(Beginning of DATA RECORDS)
$ cat src/hw/rtl/c3s_pkg.sv
package c3s_pkg;

  localparam int unsigned FRAME_WIDTH  = 64;
  localparam int unsigned FRAME_HEIGHT = 64;

  localparam int unsigned COL_W = $clog2(FRAME_WIDTH);
  localparam int unsigned ROW_W = $clog2(FRAME_HEIGHT);

  localparam int unsigned PIX_W      = 8;
  localparam int unsigned WGT_W      = 16;
  localparam int unsigned PROD_W     = PIX_W + 1 + WGT_W;
  localparam int unsigned SUM_W      = 28;
  localparam int unsigned LB_W       = 2 * PIX_W;
  localparam int unsigned CFG_IDX_W  = 2;
  localparam int unsigned CFG_DATA_W = 64;
  localparam int unsigned NUM_TAPS   = 9;

  localparam logic [CFG_IDX_W-1:0] CFG_WEIGHTS_FIRST = 2'd0;
  localparam logic [CFG_IDX_W-1:0] CFG_WEIGHTS_NEXT  = 2'd1;
  localparam logic [CFG_IDX_W-1:0] CFG_WEIGHT_LAST   = 2'd2;

  typedef struct packed {
    logic             en;
    logic [COL_W-1:0] addr;
    logic [LB_W-1:0]  data;
  } lb_wr_t;

endpackage

$ cat src/hw/rtl/c3s_line_buf.sv
module c3s_line_buf (
  input  logic                       clk_i,
  input  logic                       rd_en_i,
  input  logic [c3s_pkg::COL_W-1:0]  rd_addr_i,
  output logic [c3s_pkg::LB_W-1:0]   rd_data_o,
  input  c3s_pkg::lb_wr_t            wr_i
);

  logic [c3s_pkg::LB_W-1:0] mem_q [c3s_pkg::FRAME_WIDTH];
  logic [c3s_pkg::LB_W-1:0] rd_data_q;

  always_ff @(posedge clk_i) begin
    if (wr_i.en) begin
      mem_q[wr_i.addr] <= wr_i.data;
    end
    if (rd_en_i) begin
      // write-first on a same-column collision
      if (wr_i.en && (wr_i.addr == rd_addr_i)) begin
        rd_data_q <= wr_i.data;
      end else begin
        rd_data_q <= mem_q[rd_addr_i];
      end
    end
  end

  assign rd_data_o = rd_data_q;

endmodule

$ cat src/hw/rtl/c3s_mac_cell.sv
module c3s_mac_cell (
  input  logic                               clk_i,
  input  logic                               en_i,
  input  logic        [c3s_pkg::PIX_W-1:0]   pixel_i,
  input  logic signed [c3s_pkg::WGT_W-1:0]   weight_i,
  input  logic signed [c3s_pkg::SUM_W-1:0]   acc_i,
  output logic signed [c3s_pkg::SUM_W-1:0]   acc_o
);

  logic signed [c3s_pkg::PROD_W-1:0] prod;
  logic signed [c3s_pkg::SUM_W-1:0]  acc_d;
  logic signed [c3s_pkg::SUM_W-1:0]  acc_q;

  assign prod  = $signed({1'b0, pixel_i}) * weight_i;
  assign acc_d = acc_i + c3s_pkg::SUM_W'(prod);

  always_ff @(posedge clk_i) begin
    if (en_i) begin
      acc_q <= acc_d;
    end
  end

  assign acc_o = acc_q;

endmodule

$ cat src/hw/rtl/conv3x3_stream_top.sv
// an accepted word goes through the s1 registers, the tap cells and the output register
// throughput: one input word per cycle, set by the single line buffer port pair
// and the three-cell transposed tap chains; output stalls hold the whole pipe
// reset: position counters, weights and valid flags clear; line buffers are not
// cleared and hold no valid bits
module conv3x3_stream_top (
  input  logic                                 clk_i,
  input  logic                                 rst_ni,
  input  logic                                 cfg_valid_i,
  output logic                                 cfg_ready_o,
  input  logic [c3s_pkg::CFG_IDX_W-1:0]        cfg_index_i,
  input  logic [c3s_pkg::CFG_DATA_W-1:0]       cfg_data_i,
  input  logic                                 in_valid_i,
  output logic                                 in_ready_o,
  input  logic [c3s_pkg::PIX_W-1:0]            pixel_i,
  input  logic                                 frame_start_i,
  output logic                                 out_valid_o,
  input  logic                                 out_ready_i,
  output logic signed [c3s_pkg::SUM_W-1:0]     conv_sum_o,
  output logic                                 frame_last_o
);

  localparam int unsigned COL_W = c3s_pkg::COL_W;
  localparam int unsigned ROW_W = c3s_pkg::ROW_W;
  localparam int unsigned PIX_W = c3s_pkg::PIX_W;
  localparam int unsigned WGT_W = c3s_pkg::WGT_W;
  localparam int unsigned SUM_W = c3s_pkg::SUM_W;
  localparam int unsigned LB_W  = c3s_pkg::LB_W;

  logic [c3s_pkg::CFG_DATA_W-1:0] w_first_q;
  logic [c3s_pkg::CFG_DATA_W-1:0] w_next_q;
  logic [WGT_W-1:0]               w_last_q;
  logic signed [WGT_W-1:0]        tap_w [c3s_pkg::NUM_TAPS];

  logic [COL_W-1:0] col_q, col_d, col_cur;
  logic [ROW_W-1:0] row_q, row_d, row_cur;
  logic             at_last_col, at_last_row, produce, is_last;

  logic             adv, accept, cell_en;
  logic             s1_valid_q, s1_prod_q, s1_last_q;
  logic [PIX_W-1:0] s1_px_q;
  logic [COL_W-1:0] s1_col_q;
  logic             s2_valid_q, s2_last_q;
  logic             out_valid_q, out_last_q;
  logic signed [SUM_W-1:0] out_sum_q, sum_d;

  logic [LB_W-1:0]        rd_data;
  c3s_pkg::lb_wr_t        lb_wr;
  logic [PIX_W-1:0]       col_px [3];
  logic signed [SUM_W-1:0] acc_in [3][3];
  logic signed [SUM_W-1:0] acc    [3][3];

  // config
  assign cfg_ready_o = 1'b1;

  always_ff @(posedge clk_i or negedge rst_ni) begin
    if (!rst_ni) begin
      w_first_q <= '0;
      w_next_q  <= '0;
      w_last_q  <= '0;
    end else if (cfg_valid_i) begin
      case (cfg_index_i)
        c3s_pkg::CFG_WEIGHTS_FIRST: w_first_q <= cfg_data_i;
        c3s_pkg::CFG_WEIGHTS_NEXT:  w_next_q  <= cfg_data_i;
        c3s_pkg::CFG_WEIGHT_LAST:   w_last_q  <= cfg_data_i[WGT_W-1:0];
        default: ;
      endcase
    end
  end

  always_comb begin
    for (int k = 0; k < 4; k++) begin
      tap_w[k]     = $signed(w_first_q[WGT_W*k +: WGT_W]);
      tap_w[k + 4] = $signed(w_next_q[WGT_W*k +: WGT_W]);
    end
    tap_w[8] = $signed(w_last_q);
  end

  // handshake
  assign adv        = !out_valid_q || out_ready_i;
  assign accept     = in_valid_i && adv;
  assign in_ready_o = adv;
  assign cell_en    = adv && s1_valid_q;

  // position
  assign col_cur     = frame_start_i ? '0 : col_q;
  assign row_cur     = frame_start_i ? '0 : row_q;
  assign at_last_col = (col_cur == COL_W'(c3s_pkg::FRAME_WIDTH - 1));
  assign at_last_row = (row_cur == ROW_W'(c3s_pkg::FRAME_HEIGHT - 1));
  assign produce     = (row_cur >= ROW_W'(2)) && (col_cur >= COL_W'(2));
  assign is_last     = at_last_col && at_last_row;

  always_comb begin
    if (at_last_col) begin
      col_d = '0;
      row_d = at_last_row ? '0 : row_cur + ROW_W'(1);
    end else begin
      col_d = col_cur + COL_W'(1);
      row_d = row_cur;
    end
  end

  always_ff @(posedge clk_i or negedge rst_ni) begin
    if (!rst_ni) begin
      col_q       <= '0;
      row_q       <= '0;
      s1_valid_q  <= 1'b0;
      s2_valid_q  <= 1'b0;
      out_valid_q <= 1'b0;
    end else begin
      if (accept) begin
        col_q <= col_d;
        row_q <= row_d;
      end
      if (adv) begin
        s1_valid_q  <= in_valid_i;
        s2_valid_q  <= s1_valid_q && s1_prod_q;
        out_valid_q <= s2_valid_q;
      end
    end
  end

  always_ff @(posedge clk_i) begin
    if (adv) begin
      s1_px_q    <= pixel_i;
      s1_col_q   <= col_cur;
      s1_prod_q  <= produce;
      s1_last_q  <= is_last;
      s2_last_q  <= s1_last_q;
      out_sum_q  <= sum_d;
      out_last_q <= s2_last_q;
    end
  end

  // line buffers, upper row in the high byte
  assign lb_wr.en   = cell_en;
  assign lb_wr.addr = s1_col_q;
  assign lb_wr.data = {rd_data[PIX_W-1:0], s1_px_q};

  c3s_line_buf u_line_buf (
    .clk_i     (clk_i),
    .rd_en_i   (adv),
    .rd_addr_i (col_cur),
    .rd_data_o (rd_data),
    .wr_i      (lb_wr)
  );

  assign col_px[0] = rd_data[LB_W-1:PIX_W];
  assign col_px[1] = rd_data[PIX_W-1:0];
  assign col_px[2] = s1_px_q;

  // one transposed three-tap chain per window row
  for (genvar r = 0; r < 3; r++) begin : g_row
    for (genvar j = 0; j < 3; j++) begin : g_tap
      if (j == 0) begin : g_head
        assign acc_in[r][j] = '0;
      end else begin : g_link
        assign acc_in[r][j] = acc[r][j-1];
      end
      c3s_mac_cell u_cell (
        .clk_i    (clk_i),
        .en_i     (cell_en),
        .pixel_i  (col_px[r]),
        .weight_i (tap_w[r*3 + j]),
        .acc_i    (acc_in[r][j]),
        .acc_o    (acc[r][j])
      );
    end
  end

  assign sum_d = acc[0][2] + acc[1][2] + acc[2][2];

  assign out_valid_o  = out_valid_q;
  assign conv_sum_o   = out_sum_q;
  assign frame_last_o = out_last_q;

endmodule
$ cat config.mk
export PLATFORM = sky130hd
export DESIGN_NAME = conv3x3_stream_top
export DESIGN_NICKNAME = d
export VERILOG_FILES = /design/src/hw/rtl/c3s_pkg.sv /design/src/hw/rtl/c3s_line_buf.sv /design/src/hw/rtl/c3s_mac_cell.sv /design/src/hw/rtl/conv3x3_stream_top.sv
export SDC_FILE = /design/constraint.sdc
export NUM_CORES = 2
export LEC_CHECK = 0
export BUFFER_PORTS_ARGS = -buffer_cell sky130_fd_sc_hd__buf_2
export CORE_ASPECT_RATIO = 2
export CORE_MARGIN = 2
export CORE_UTILIZATION = 25
export DETAILED_ROUTE_END_ITERATION = 7
export REMOVE_ABC_BUFFERS = 1
export SLEW_MARGIN = 5
export SYNTH_ARGS = -nofsm -noshare
export SYNTH_HDL_FRONTEND = slang
export SYNTH_SLANG_ARGS = --single-unit
$ cat constraint.sdc
create_clock -name clk_i -period 29.2 [get_ports clk_i]
set_input_delay 1.46 -clock clk_i [delete_from_list [all_inputs] [get_ports clk_i]]
set_output_delay 1.46 -clock clk_i [all_outputs]
set_load 0.01 [all_outputs]
==> insert_results.sql <==
INSERT INTO impl_metrics (metric_group, metric, value, unit) VALUES
('sta', 'hold_viol_final', '0', ''),
('clocking', 'cts_tree', 'done', ''),
('drt', 'drc_violation_count_after_routing', '0', ''),
('place', 'gp_congestion', '0.880', ''),
('synthesis', 'synthCells', '8924', ''),
('sta', 'finClkSkew', '0.0796', 'ns'),
('job', 'drv_cap', '1', ''),
('layout', 'final_nets', '10700', ''),
('place', 'port-buffer-count', '110', ''),
('global_routing', 'antenna_found_initial', '24', ''),
('drt', 'total_wire_length_after_detailed_routing', '317000', 'um'),
('drt', 'detail_route.wl_per_cell', '21.7', 'um'),
('global_routing', 'grt_use_total', '15.0', '%'),
('layout', 'utilization', '28.0', '%'),
('sta', 'timing.max_slew.rel_slack', '0.121', '%'),
('critical_path', 'timing.critical_path.required', '29.76', 'ns'),
('clocking', 'clk_latency', '0.86', 'ns'),
('clocking', 'cts.sink_count', '1482', ''),
('clocking', 'clk_transition_reported_paths', '0.07', 'ns'),
('sta', 'finalMaxSlewViolations', '0', ''),
('sta', 'fin_crit_sh', '26.2', '%'),
('global_routing', 'via_count_of_the_first_global_routing_pass', '73900', ''),
('clocking', 'cts-root-to-sink-buffers', '4', ''),
('drt', 'antenna_left', '0', ''),
('layout', 'final_layout_size_suffix_gt1_share', '8.60', '%'),
('critical_path', 'critPathLaunchType', 'flop', ''),
('sta', 'tightestPinTransition', '1.48', 'ns'),
('clocking', 'cts_hold_repair.buffers', '0', ''),
('drt', 'routed-via-count', '67500', ''),
('synthesis', 'postSynth.topFlopCell', 'sky130_fd_sc_hd__edfxtp_1', ''),
('sta', 'worst_hold_slack', '0.426', 'ns'),
('drt', 'avgViaCountPerCell', '4.61', ''),
('clocking', 'numCtsBuffers', '145', ''),
('floorplanning', 'start_util', '25.1', '%'),
('sta', 'layout_min_cycle_time', '7.64', 'ns'),
('critical_path', 'cp-end-kind', 'flop', ''),
('floorplanning', 'floorplan.rows', '335', ''),
('synthesis', 'synthesis.area', '104000', 'um2'),
('global_routing', 'first_pass_grt_wire_length', '469000', 'um'),
('drt', 'drt-initial-drc-count', '4476', ''),
('synthesis', 'ys_types', '91', ''),
('clocking', 'clock_tree.htree_level_count', '4', ''),
('floorplanning', 'core_region_area', '416000', 'um2'),
('run_status', 'run_status', 'complete, but fails checks', ''),
('synthesis', 'yosys_register_bits', '1482', ''),
('global_routing', 'grt_max_degree', '153', ''),
('critical_path', 'crit_type', 'reg2reg', ''),
('floorplanning', 'die_height', '917', 'um'),
('sta', 'max_freq', '131', 'MHz'),
('place', 'dp_wirelength', '238000', 'um'),
('synthesis', 'count_of_flip_flops_with_a_built_in_enable_after_synthesis', '1323', ''),
('run_status', 'violated_checks', 'capacitance limit', ''),
('sta', 'timing.final.setup_violations', '0', ''),
('floorplanning', 'top_level_ports', '112', ''),
('global_routing', 'globalRouteOverflowTotal', '0', ''),
('clocking', 'post_cts.resized_instances', '0', ''),
('synthesis', 'synth_seq_area_share', '41.9', '%'),
('worst_hold_path', 'min-delay-path-class', 'reg2reg', ''),
('critical_path', 'critical_path.max_fanout', '52', ''),
('synthesis', 'synthArstFlopShare', '10.7', '%'),
('layout', 'layout_area_growth_over_synthesis', '11.6', '%'),
('critical_path', 'worst_ep_arrival_time', '8.20', 'ns'),
('floorplanning', 'fp.dieW', '461', 'um'),
('clocking', 'root_buffer', 'sky130_fd_sc_hd__clkbuf_16', ''),
('clocking', 'postCtsSetupRepairBufs', '0', ''),
('synthesis', 'yosys_warnings', '0', ''),
('sta', 'finalSetupTns', '0', 'ns'),
('sta', 'rsz0062_at_grt', 'false', ''),
('floorplanning', 'die-area', '423000', 'um2'),
('synthesis', 'syn_area_per_cell', '11.7', 'um2'),
('drt', 'dr.pass1.iters', '6', '');
[cell families after synthesis]
family / synth area share [%]
simple gates: 10.1
buf+inv: 6.96
other cells: 0.00360
xor+xnor: 2.00
flops: 41.9
mux: 4.04
fa+ha+maj: 27.4
compound gates: 7.58
[state kept, by name (all words and copies together) (netlist names)]
register                  count
col_q                         6
conv_sum_o                   28
frame_last_o                  1
g_row.g_tap.u_cell.acc_o    237
out_valid_o                   1
row_q                         6
s1_col_q                      6
s1_last_q                     1
s1_prod_q                     1
s1_px_q                       8
s1_valid_q                    1
s2_last_q                     1
s2_valid_q                    1
u_line_buf.mem_q           1024
u_line_buf.rd_data_o         16
w_first_q                    64
w_last_q                     16
w_next_q                     64
[final timing paths]
path                                          from                                  to  slack, ns  depth (start not counted)
max                        u_line_buf.rd_data_o[1]  g_row[1].g_tap[2].u_cell.acc_o[27]      21.56                         21
min                                      s2_last_q                        frame_last_o       0.43                          0
max reg2reg                u_line_buf.rd_data_o[1]  g_row[1].g_tap[2].u_cell.acc_o[27]      21.56                         21
min reg2reg                              s2_last_q                        frame_last_o       0.43                          0
max in group asynchronous                   rst_ni                       w_first_q[58]      27.28                          2
min in group asynchronous                   rst_ni                       w_first_q[31]       0.63                          1
[critical path, stage by stage, from the launching register on]
cell and delay [ns]:
sky130_fd_sc_hd__edfxtp_1 1.00, sky130_fd_sc_hd__buf_4 0.57, sky130_fd_sc_hd__buf_4 0.58, sky130_fd_sc_hd__nand2_1 0.17, sky130_fd_sc_hd__fa_1 0.54, sky130_fd_sc_hd__inv_1 0.06, sky130_fd_sc_hd__fa_1 0.50, sky130_fd_sc_hd__inv_1 0.06
sky130_fd_sc_hd__fa_1 0.54, sky130_fd_sc_hd__inv_1 0.05, sky130_fd_sc_hd__fa_1 0.47, sky130_fd_sc_hd__inv_1 0.05, sky130_fd_sc_hd__fa_1 0.47, sky130_fd_sc_hd__inv_1 0.04, sky130_fd_sc_hd__ha_1 0.21, sky130_fd_sc_hd__or4_1 0.50
sky130_fd_sc_hd__o22ai_1 0.31, sky130_fd_sc_hd__o21ai_1 0.18, sky130_fd_sc_hd__a21oi_1 0.30, sky130_fd_sc_hd__o21ai_1 0.18, sky130_fd_sc_hd__a2111oi_0 0.41, sky130_fd_sc_hd__nor3_1 0.09
[cell usage after synthesis, drive strengths merged, types with 59 or more instances]
cell,n,area [um2]
a21o,77,578
edfxtp,1323,39700
nor2b,71,444
ha,534,6680
clkbuf,291,1090
o221ai,80,713
mux2i,132,1320
o21ai,187,936
a31oi,59,369
nor2,297,1110
mux2,201,2260
and2,671,4200
a211oi,95,731
dfrtp,159,3980
buf,70,303
inv,1555,5840
xnor2,182,1590
fa,1093,21900
nand2,778,2920
nand3,73,365
nor3,74,370
o22ai,96,601
a21oi,254,1270
[final cells by class]
cell class,instances,area [um2]
diodes,8,20.0
clock buffers,173,3840
clock inverters,78,810
fillers,43200,299000
inverters,1557,5840
multi-input cells,5523,53400
flip-flops and latches,1482,43700
well taps,5560,6960
repair buffers,262,1750
[metal layers]
layer / vias to the layer above / part of all wire, % / track usage (%)
li1: 29800 / - / -
met2: 1914 / 54 / 28.9
met5: - / 0.012 / 0
met1: 34900 / 31 / 13.4
met3: 928 / 3.7 / 1.56
met4: 6 / 11 / 14.2
[stage by stage]
step	instances	cell area [um2]	setup WS, ns
5_1_grt	14600	116000	21.11
3_3_place_gp	14400	112000	21.61
4_1_cts	14600	116000	21.60
3_5_place_dp	14400	112000	21.60
6_report	14600	116000	21.56
2_1_floorplan	8562	103000	16.45
[cell usage in the layout, fill, tap and decap left out, types with 21 or more instances in the layout]
| master | synthesis | routed |
|---|---|---|
| sky130_fd_sc_hd__mux4_2 | 28 | 28 |
| sky130_fd_sc_hd__mux2i_1 | 132 | 132 |
| sky130_fd_sc_hd__inv_1 | 1552 | 1551 |
| sky130_fd_sc_hd__o21bai_1 | 25 | 25 |
| sky130_fd_sc_hd__a31oi_1 | 59 | 59 |
| sky130_fd_sc_hd__mux2_2 | 201 | 201 |
| sky130_fd_sc_hd__clkbuf_1 | 289 | 21 |
| sky130_fd_sc_hd__and3_1 | 48 | 48 |
| sky130_fd_sc_hd__o21ai_0 | 169 | 168 |
| sky130_fd_sc_hd__o221ai_1 | 78 | 78 |
| sky130_fd_sc_hd__nand2_1 | 778 | 776 |
| sky130_fd_sc_hd__xor2_1 | 56 | 56 |
| sky130_fd_sc_hd__clkbuf_16 | 0 | 149 |
| sky130_fd_sc_hd__nand3_1 | 73 | 73 |
| sky130_fd_sc_hd__o31ai_1 | 24 | 24 |
| sky130_fd_sc_hd__and2_1 | 670 | 669 |
| sky130_fd_sc_hd__nor3_1 | 74 | 74 |
| sky130_fd_sc_hd__o211ai_1 | 34 | 34 |
| sky130_fd_sc_hd__buf_2 | 29 | 108 |
| sky130_fd_sc_hd__a21oi_1 | 253 | 253 |
| sky130_fd_sc_hd__nand4_1 | 31 | 31 |
| sky130_fd_sc_hd__dfrtp_1 | 159 | 156 |
| sky130_fd_sc_hd__fa_1 | 1093 | 1093 |
| sky130_fd_sc_hd__xnor2_1 | 182 | 182 |
| sky130_fd_sc_hd__clkinv_1 | 2 | 21 |
| sky130_fd_sc_hd__o22ai_1 | 96 | 96 |
| sky130_fd_sc_hd__nand2b_1 | 26 | 21 |
| sky130_fd_sc_hd__a21o_1 | 77 | 77 |
| sky130_fd_sc_hd__buf_4 | 1 | 149 |
| sky130_fd_sc_hd__nor2b_1 | 71 | 70 |
| sky130_fd_sc_hd__o21a_1 | 45 | 45 |
| sky130_fd_sc_hd__nor2_1 | 297 | 265 |
| sky130_fd_sc_hd__edfxtp_1 | 1323 | 1323 |
| sky130_fd_sc_hd__a211oi_1 | 93 | 93 |
| sky130_fd_sc_hd__ha_1 | 534 | 534 |
| sky130_fd_sc_hd__nor2_2 | 0 | 32 |
| sky130_fd_sc_hd__a311oi_1 | 35 | 35 |
Power is left out: the tool's default activity adds up to more than one toggle a clock period on the data nets, which glitch-free logic cannot reach.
(End of DATA RECORDS)
◆ **TASK**
The lines above from the one containing "max in group" through the one containing "sky130_fd_sc_hd__mux4_2 | 28 | 28 |" are to be set down exactly, and no others.

◆ **THE ANSWER**
max in group asynchronous                   rst_ni                       w_first_q[58]      27.28                          2
min in group asynchronous                   rst_ni                       w_first_q[31]       0.63                          1
[critical path, stage by stage, from the launching register on]
cell and delay [ns]:
sky130_fd_sc_hd__edfxtp_1 1.00, sky130_fd_sc_hd__buf_4 0.57, sky130_fd_sc_hd__buf_4 0.58, sky130_fd_sc_hd__nand2_1 0.17, sky130_fd_sc_hd__fa_1 0.54, sky130_fd_sc_hd__inv_1 0.06, sky130_fd_sc_hd__fa_1 0.50, sky130_fd_sc_hd__inv_1 0.06
sky130_fd_sc_hd__fa_1 0.54, sky130_fd_sc_hd__inv_1 0.05, sky130_fd_sc_hd__fa_1 0.47, sky130_fd_sc_hd__inv_1 0.05, sky130_fd_sc_hd__fa_1 0.47, sky130_fd_sc_hd__inv_1 0.04, sky130_fd_sc_hd__ha_1 0.21, sky130_fd_sc_hd__or4_1 0.50
sky130_fd_sc_hd__o22ai_1 0.31, sky130_fd_sc_hd__o21ai_1 0.18, sky130_fd_sc_hd__a21oi_1 0.30, sky130_fd_sc_hd__o21ai_1 0.18, sky130_fd_sc_hd__a2111oi_0 0.41, sky130_fd_sc_hd__nor3_1 0.09
[cell usage after synthesis, drive strengths merged, types with 59 or more instances]
cell,n,area [um2]
a21o,77,578
edfxtp,1323,39700
nor2b,71,444
ha,534,6680
clkbuf,291,1090
o221ai,80,713
mux2i,132,1320
o21ai,187,936
a31oi,59,369
nor2,297,1110
mux2,201,2260
and2,671,4200
a211oi,95,731
dfrtp,159,3980
buf,70,303
inv,1555,5840
xnor2,182,1590
fa,1093,21900
nand2,778,2920
nand3,73,365
nor3,74,370
o22ai,96,601
a21oi,254,1270
[final cells by class]
cell class,instances,area [um2]
diodes,8,20.0
clock buffers,173,3840
clock inverters,78,810
fillers,43200,299000
inverters,1557,5840
multi-input cells,5523,53400
flip-flops and latches,1482,43700
well taps,5560,6960
repair buffers,262,1750
[metal layers]
layer / vias to the layer above / part of all wire, % / track usage (%)
li1: 29800 / - / -
met2: 1914 / 54 / 28.9
met5: - / 0.012 / 0
met1: 34900 / 31 / 13.4
met3: 928 / 3.7 / 1.56
met4: 6 / 11 / 14.2
[stage by stage]
step	instances	cell area [um2]	setup WS, ns
5_1_grt	14600	116000	21.11
3_3_place_gp	14400	112000	21.61
4_1_cts	14600	116000	21.60
3_5_place_dp	14400	112000	21.60
6_report	14600	116000	21.56
2_1_floorplan	8562	103000	16.45
[cell usage in the layout, fill, tap and decap left out, types with 21 or more instances in the layout]
| master | synthesis | routed |
|---|---|---|
| sky130_fd_sc_hd__mux4_2 | 28 | 28 |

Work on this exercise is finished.